◆ Work instructions
Whenever the string "netlist" appears in a line below, please copy the line out.

Dataset entries

* * * * *

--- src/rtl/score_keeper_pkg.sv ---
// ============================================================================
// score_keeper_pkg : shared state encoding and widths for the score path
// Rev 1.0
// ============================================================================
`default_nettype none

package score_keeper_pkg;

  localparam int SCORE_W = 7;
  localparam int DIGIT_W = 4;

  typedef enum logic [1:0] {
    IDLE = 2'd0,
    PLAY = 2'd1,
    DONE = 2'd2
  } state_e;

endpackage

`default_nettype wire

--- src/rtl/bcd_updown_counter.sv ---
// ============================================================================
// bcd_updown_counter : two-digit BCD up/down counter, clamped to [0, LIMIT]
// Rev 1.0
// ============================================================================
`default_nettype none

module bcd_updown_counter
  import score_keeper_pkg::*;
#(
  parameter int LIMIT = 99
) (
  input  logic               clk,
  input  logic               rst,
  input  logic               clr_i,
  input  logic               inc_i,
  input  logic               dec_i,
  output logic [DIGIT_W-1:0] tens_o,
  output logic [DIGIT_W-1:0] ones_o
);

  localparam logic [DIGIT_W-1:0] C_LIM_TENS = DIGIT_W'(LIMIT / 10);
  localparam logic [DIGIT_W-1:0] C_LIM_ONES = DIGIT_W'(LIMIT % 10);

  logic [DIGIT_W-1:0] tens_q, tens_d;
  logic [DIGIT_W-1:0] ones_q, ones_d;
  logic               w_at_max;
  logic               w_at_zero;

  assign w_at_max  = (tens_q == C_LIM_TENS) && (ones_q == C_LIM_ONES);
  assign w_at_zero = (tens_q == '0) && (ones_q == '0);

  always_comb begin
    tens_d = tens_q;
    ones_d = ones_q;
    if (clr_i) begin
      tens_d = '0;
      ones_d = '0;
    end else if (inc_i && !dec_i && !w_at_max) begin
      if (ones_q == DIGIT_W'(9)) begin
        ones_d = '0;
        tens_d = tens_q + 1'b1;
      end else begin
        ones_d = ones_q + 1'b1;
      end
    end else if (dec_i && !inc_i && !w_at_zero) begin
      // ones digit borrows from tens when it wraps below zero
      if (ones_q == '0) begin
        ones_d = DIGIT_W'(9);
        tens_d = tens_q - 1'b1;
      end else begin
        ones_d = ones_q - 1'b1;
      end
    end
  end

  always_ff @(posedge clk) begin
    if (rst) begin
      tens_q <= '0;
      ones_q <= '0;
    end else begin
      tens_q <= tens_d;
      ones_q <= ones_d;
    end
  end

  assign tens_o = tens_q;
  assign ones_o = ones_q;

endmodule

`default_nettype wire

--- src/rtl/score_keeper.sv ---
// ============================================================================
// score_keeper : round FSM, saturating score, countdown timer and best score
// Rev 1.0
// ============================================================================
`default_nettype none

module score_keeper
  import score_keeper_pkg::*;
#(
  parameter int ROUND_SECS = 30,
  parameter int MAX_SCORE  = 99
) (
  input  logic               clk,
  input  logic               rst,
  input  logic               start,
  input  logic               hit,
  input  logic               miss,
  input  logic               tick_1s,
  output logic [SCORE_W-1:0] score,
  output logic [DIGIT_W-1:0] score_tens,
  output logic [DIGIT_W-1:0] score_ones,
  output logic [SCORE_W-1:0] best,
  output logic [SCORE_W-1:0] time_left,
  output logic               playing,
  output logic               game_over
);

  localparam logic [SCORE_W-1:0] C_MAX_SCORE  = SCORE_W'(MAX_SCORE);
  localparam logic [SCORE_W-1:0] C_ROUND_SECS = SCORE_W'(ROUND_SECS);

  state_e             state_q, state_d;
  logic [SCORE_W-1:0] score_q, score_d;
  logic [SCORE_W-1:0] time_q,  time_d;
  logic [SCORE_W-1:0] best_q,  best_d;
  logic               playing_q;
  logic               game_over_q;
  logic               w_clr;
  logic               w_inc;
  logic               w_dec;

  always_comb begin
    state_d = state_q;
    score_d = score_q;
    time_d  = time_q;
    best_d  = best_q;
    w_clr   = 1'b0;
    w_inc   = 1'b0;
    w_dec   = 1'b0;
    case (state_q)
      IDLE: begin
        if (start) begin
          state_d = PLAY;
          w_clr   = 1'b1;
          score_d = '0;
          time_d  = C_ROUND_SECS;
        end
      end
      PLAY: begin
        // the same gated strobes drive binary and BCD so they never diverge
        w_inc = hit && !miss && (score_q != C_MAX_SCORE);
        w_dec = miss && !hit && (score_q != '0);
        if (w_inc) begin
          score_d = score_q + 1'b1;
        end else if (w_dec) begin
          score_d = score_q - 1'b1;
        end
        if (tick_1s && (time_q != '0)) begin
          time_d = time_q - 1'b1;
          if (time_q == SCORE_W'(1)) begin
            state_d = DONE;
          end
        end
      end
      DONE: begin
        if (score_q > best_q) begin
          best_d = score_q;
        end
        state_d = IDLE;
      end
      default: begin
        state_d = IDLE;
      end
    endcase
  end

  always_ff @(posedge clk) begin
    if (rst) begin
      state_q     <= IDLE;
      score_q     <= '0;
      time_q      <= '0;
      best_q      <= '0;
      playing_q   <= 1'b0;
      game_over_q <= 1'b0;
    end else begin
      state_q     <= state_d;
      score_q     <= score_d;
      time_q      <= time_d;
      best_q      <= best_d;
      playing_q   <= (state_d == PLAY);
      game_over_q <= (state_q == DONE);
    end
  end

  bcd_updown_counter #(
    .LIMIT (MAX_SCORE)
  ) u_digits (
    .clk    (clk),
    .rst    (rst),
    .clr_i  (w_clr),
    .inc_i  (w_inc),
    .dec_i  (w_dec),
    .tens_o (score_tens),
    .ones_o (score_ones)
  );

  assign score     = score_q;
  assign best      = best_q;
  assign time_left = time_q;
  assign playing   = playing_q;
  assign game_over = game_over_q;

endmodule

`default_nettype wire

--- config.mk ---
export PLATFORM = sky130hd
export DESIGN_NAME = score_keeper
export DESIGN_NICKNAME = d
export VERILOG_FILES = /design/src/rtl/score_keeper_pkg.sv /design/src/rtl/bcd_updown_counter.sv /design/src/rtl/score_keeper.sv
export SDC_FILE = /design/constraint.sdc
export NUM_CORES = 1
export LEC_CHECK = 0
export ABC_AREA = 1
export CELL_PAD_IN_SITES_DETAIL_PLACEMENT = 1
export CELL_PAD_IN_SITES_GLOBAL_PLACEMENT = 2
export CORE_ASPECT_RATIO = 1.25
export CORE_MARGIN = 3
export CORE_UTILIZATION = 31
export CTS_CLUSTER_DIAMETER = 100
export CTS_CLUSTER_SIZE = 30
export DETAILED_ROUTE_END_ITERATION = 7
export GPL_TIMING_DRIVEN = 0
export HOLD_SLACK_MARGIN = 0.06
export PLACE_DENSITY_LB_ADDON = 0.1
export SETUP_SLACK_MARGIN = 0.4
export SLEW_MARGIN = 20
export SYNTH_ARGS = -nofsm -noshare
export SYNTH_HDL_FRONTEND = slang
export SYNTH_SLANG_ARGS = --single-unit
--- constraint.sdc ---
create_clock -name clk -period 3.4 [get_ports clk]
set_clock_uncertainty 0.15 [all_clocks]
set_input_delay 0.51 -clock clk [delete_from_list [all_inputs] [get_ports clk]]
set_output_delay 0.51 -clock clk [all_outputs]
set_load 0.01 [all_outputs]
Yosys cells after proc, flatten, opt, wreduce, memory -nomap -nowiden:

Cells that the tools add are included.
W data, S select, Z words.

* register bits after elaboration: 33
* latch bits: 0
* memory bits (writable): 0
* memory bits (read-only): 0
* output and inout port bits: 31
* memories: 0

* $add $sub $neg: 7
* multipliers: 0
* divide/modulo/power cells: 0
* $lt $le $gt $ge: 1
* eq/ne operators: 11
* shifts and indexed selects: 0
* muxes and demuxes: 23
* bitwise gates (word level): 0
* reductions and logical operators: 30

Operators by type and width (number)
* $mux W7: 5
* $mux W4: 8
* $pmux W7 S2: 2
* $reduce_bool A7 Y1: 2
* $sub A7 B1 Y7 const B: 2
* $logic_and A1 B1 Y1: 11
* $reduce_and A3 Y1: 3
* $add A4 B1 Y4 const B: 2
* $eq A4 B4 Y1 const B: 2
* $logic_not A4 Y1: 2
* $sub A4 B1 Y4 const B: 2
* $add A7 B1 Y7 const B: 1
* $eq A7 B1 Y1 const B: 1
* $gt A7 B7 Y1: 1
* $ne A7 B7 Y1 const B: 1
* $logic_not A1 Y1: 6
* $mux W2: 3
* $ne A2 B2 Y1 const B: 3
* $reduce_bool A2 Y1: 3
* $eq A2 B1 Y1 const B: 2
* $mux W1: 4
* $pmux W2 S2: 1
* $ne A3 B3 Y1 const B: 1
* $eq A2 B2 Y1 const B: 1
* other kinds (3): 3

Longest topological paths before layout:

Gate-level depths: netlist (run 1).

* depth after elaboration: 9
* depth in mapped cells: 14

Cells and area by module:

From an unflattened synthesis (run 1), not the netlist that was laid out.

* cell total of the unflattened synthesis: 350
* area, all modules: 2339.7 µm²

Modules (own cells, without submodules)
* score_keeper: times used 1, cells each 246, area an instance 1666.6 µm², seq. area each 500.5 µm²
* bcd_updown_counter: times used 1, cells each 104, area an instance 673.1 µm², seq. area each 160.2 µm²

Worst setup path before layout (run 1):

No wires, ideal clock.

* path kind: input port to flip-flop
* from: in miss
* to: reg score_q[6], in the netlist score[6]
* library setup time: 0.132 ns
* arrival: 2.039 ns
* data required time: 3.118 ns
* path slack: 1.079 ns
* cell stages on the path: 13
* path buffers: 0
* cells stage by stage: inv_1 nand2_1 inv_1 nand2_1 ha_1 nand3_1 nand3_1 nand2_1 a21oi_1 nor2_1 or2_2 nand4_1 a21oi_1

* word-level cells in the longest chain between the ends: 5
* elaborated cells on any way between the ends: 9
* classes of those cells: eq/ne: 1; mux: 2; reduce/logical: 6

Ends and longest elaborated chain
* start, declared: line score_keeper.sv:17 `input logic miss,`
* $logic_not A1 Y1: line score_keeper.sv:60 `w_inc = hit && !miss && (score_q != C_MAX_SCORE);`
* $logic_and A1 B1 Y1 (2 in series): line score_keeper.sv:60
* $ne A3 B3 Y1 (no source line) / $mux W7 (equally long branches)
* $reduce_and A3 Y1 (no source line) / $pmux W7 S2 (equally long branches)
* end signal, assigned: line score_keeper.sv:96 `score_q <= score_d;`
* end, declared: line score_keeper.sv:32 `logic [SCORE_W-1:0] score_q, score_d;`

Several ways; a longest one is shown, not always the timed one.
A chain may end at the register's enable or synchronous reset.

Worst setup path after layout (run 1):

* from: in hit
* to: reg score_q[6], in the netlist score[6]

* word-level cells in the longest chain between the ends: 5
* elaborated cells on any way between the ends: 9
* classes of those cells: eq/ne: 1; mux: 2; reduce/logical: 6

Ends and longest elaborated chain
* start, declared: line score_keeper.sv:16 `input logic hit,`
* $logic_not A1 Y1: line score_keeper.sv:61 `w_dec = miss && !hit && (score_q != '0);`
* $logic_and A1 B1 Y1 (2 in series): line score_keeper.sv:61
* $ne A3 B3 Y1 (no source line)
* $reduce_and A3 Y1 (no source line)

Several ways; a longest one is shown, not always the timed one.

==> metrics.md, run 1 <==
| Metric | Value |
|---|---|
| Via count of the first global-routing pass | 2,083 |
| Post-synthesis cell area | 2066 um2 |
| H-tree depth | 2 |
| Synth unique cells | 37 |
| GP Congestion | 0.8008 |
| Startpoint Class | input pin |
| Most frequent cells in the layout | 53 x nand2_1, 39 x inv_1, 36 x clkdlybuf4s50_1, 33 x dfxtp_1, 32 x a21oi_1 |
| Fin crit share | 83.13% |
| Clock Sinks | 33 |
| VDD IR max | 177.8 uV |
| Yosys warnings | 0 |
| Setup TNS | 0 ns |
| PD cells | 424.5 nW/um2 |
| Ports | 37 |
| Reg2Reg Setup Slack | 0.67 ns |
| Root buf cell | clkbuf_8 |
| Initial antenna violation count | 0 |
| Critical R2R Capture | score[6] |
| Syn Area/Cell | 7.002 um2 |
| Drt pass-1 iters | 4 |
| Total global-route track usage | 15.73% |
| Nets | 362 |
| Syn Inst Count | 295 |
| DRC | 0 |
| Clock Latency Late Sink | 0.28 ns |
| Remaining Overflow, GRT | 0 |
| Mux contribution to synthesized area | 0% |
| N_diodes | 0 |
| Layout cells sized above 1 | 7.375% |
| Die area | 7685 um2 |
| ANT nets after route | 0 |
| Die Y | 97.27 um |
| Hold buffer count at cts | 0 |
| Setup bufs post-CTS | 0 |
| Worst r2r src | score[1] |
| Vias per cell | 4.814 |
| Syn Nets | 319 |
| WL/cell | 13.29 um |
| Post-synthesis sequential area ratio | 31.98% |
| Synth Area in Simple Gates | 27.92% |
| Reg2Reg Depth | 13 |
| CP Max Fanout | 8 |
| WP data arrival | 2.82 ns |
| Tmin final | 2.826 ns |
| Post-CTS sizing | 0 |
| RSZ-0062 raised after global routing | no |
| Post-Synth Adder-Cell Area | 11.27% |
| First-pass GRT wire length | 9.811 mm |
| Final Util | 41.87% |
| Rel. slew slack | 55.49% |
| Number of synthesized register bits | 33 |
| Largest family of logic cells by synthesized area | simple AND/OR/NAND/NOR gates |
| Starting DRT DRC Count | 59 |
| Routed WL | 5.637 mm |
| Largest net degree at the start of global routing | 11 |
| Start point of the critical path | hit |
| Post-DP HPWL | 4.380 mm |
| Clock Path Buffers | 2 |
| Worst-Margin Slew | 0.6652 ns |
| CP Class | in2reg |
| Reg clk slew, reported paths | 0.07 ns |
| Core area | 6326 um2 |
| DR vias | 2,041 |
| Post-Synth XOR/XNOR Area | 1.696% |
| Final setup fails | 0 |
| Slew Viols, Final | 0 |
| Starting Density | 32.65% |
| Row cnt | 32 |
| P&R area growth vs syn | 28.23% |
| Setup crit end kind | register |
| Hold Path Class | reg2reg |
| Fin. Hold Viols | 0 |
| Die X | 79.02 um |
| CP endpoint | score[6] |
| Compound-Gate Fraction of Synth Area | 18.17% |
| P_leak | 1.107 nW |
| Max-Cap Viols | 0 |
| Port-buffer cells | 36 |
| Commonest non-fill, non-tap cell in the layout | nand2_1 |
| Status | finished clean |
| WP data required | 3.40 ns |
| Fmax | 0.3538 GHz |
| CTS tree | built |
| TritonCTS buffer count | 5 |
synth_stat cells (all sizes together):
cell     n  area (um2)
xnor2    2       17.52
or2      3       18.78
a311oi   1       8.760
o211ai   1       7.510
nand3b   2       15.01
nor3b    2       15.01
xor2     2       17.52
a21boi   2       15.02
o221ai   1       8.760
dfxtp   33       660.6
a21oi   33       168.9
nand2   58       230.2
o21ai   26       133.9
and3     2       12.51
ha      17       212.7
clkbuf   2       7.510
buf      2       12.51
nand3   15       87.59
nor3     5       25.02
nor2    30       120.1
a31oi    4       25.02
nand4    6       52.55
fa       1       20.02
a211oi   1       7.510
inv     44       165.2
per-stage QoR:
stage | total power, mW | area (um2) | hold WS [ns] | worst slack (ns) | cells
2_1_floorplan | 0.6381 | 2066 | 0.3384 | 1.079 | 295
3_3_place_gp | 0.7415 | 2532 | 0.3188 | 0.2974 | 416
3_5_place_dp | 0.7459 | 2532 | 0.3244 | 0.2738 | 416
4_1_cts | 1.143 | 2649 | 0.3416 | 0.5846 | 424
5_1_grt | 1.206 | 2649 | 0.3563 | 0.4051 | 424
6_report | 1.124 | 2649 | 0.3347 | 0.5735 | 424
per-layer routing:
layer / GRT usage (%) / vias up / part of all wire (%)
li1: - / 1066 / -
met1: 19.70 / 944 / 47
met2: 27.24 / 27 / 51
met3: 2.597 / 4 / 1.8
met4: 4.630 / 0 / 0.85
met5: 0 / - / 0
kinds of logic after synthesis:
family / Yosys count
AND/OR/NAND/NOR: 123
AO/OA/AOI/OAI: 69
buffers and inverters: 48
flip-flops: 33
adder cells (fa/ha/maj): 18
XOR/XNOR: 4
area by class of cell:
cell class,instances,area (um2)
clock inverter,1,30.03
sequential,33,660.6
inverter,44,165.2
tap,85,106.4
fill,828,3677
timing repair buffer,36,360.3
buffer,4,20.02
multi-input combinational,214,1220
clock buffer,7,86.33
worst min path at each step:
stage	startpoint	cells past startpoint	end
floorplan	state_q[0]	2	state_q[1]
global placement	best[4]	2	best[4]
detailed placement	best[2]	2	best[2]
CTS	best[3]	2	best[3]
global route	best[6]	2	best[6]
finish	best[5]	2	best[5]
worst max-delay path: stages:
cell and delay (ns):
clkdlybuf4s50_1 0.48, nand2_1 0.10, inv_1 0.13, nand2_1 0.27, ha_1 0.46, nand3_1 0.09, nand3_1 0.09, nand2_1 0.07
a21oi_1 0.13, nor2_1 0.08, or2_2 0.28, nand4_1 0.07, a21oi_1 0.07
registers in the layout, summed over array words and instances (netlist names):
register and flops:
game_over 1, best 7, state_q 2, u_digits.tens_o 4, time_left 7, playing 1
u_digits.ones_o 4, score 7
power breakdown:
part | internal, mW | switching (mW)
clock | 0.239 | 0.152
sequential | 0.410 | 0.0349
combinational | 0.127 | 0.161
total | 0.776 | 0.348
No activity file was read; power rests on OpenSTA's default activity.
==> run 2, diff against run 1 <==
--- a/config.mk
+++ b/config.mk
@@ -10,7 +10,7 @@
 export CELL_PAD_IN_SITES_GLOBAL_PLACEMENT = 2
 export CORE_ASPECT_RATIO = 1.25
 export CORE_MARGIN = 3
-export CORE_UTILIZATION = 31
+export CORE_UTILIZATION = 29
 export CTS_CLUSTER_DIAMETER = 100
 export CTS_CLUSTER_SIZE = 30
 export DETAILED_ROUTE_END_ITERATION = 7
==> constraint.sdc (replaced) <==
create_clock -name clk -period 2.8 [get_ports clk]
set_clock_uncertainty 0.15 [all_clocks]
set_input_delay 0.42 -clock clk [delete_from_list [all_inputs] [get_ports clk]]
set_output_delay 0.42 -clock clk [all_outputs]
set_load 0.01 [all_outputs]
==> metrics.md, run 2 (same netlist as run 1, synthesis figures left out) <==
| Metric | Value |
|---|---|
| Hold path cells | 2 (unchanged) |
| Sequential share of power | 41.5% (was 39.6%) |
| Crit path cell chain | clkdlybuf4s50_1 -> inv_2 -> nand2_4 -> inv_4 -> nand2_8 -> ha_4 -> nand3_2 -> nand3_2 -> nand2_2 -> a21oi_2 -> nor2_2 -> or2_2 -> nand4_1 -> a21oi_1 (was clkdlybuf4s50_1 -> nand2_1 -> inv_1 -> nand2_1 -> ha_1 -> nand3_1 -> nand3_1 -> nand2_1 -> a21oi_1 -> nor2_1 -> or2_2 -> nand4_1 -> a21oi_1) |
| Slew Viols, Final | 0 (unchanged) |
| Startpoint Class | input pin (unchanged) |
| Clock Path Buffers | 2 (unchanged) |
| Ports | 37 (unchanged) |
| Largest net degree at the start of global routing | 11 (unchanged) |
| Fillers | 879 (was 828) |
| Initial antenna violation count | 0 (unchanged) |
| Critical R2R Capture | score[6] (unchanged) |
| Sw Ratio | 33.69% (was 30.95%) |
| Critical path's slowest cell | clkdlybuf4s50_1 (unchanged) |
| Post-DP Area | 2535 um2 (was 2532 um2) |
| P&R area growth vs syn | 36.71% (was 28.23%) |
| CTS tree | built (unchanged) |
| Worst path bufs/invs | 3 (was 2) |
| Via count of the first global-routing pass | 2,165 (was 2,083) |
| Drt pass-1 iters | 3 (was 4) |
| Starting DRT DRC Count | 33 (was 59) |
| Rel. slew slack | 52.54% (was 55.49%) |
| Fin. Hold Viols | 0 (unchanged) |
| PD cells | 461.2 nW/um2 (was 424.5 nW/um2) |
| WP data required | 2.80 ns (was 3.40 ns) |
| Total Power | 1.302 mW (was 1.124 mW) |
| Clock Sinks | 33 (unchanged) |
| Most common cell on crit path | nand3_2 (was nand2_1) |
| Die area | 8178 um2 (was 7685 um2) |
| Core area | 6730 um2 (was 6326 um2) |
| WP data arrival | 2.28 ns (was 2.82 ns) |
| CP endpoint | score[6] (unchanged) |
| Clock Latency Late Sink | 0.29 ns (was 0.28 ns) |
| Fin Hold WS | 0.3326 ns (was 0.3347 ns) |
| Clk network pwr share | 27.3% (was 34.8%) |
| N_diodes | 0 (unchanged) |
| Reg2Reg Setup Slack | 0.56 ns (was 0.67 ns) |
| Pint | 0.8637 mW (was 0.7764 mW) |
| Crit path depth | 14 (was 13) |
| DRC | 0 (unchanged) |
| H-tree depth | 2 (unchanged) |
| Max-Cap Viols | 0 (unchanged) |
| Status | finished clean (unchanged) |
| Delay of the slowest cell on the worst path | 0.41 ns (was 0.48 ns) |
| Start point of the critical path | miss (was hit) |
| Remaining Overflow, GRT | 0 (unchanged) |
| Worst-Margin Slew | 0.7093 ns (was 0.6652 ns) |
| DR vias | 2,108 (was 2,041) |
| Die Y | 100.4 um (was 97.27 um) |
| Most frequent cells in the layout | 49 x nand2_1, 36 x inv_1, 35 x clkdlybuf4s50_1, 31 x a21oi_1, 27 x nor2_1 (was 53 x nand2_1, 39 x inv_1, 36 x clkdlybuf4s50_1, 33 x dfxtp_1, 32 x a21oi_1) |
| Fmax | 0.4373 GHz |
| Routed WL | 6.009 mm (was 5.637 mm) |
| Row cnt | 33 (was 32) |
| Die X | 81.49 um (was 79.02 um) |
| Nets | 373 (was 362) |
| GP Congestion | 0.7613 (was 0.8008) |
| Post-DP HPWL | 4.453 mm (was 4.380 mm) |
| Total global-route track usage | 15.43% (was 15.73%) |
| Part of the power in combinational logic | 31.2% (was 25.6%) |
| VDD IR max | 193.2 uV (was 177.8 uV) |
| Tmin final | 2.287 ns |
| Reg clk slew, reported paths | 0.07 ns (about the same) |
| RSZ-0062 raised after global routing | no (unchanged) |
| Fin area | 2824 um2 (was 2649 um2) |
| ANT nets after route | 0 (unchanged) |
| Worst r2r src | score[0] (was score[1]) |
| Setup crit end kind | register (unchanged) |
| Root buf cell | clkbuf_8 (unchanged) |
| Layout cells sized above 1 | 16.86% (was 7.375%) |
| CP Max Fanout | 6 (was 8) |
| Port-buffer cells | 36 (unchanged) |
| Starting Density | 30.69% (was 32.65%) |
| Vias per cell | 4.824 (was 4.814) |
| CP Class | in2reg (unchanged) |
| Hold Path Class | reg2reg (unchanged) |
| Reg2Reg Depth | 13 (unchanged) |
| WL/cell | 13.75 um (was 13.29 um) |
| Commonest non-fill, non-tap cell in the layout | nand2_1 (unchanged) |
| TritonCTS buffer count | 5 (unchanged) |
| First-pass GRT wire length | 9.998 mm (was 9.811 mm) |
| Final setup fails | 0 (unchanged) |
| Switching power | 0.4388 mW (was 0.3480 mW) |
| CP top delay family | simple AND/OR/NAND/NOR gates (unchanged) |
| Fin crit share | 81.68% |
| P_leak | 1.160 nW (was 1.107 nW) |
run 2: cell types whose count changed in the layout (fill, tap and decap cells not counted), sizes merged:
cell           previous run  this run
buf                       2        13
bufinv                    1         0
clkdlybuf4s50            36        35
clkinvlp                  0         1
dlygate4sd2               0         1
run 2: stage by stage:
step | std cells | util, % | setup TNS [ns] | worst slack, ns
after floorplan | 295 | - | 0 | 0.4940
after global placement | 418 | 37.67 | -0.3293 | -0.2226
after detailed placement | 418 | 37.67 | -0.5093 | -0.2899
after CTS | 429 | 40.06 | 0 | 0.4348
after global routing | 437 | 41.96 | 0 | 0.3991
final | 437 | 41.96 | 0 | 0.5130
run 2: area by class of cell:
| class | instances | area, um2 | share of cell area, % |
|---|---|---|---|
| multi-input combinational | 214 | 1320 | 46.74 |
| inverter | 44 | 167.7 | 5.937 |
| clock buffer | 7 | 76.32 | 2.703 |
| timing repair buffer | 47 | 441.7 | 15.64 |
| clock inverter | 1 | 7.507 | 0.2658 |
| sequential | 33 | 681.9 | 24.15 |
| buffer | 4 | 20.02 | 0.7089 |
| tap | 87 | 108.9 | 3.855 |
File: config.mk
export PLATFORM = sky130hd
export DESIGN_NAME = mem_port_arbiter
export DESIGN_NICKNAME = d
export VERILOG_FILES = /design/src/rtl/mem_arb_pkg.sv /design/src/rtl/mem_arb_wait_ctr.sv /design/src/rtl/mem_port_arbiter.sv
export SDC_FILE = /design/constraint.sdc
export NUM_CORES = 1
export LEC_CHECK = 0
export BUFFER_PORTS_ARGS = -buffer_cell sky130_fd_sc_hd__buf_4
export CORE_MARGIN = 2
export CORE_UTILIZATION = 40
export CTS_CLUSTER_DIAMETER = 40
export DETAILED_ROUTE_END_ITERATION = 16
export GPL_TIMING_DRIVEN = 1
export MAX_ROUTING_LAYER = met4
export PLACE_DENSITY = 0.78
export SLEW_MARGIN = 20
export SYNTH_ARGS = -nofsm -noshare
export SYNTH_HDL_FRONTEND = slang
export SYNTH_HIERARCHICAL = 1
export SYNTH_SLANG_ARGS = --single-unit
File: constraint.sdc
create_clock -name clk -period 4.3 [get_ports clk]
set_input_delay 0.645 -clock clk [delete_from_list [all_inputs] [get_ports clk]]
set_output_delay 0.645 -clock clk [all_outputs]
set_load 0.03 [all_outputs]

* * * * *

◆ Your solution
Gate-level depths: netlist (run 1).
From an unflattened synthesis (run 1), not the netlist that was laid out.
* to: reg score_q[6], in the netlist score[6]
* to: reg score_q[6], in the netlist score[6]
registers in the layout, summed over array words and instances (netlist names):
==> metrics.md, run 2 (same netlist as run 1, synthesis figures left out) <==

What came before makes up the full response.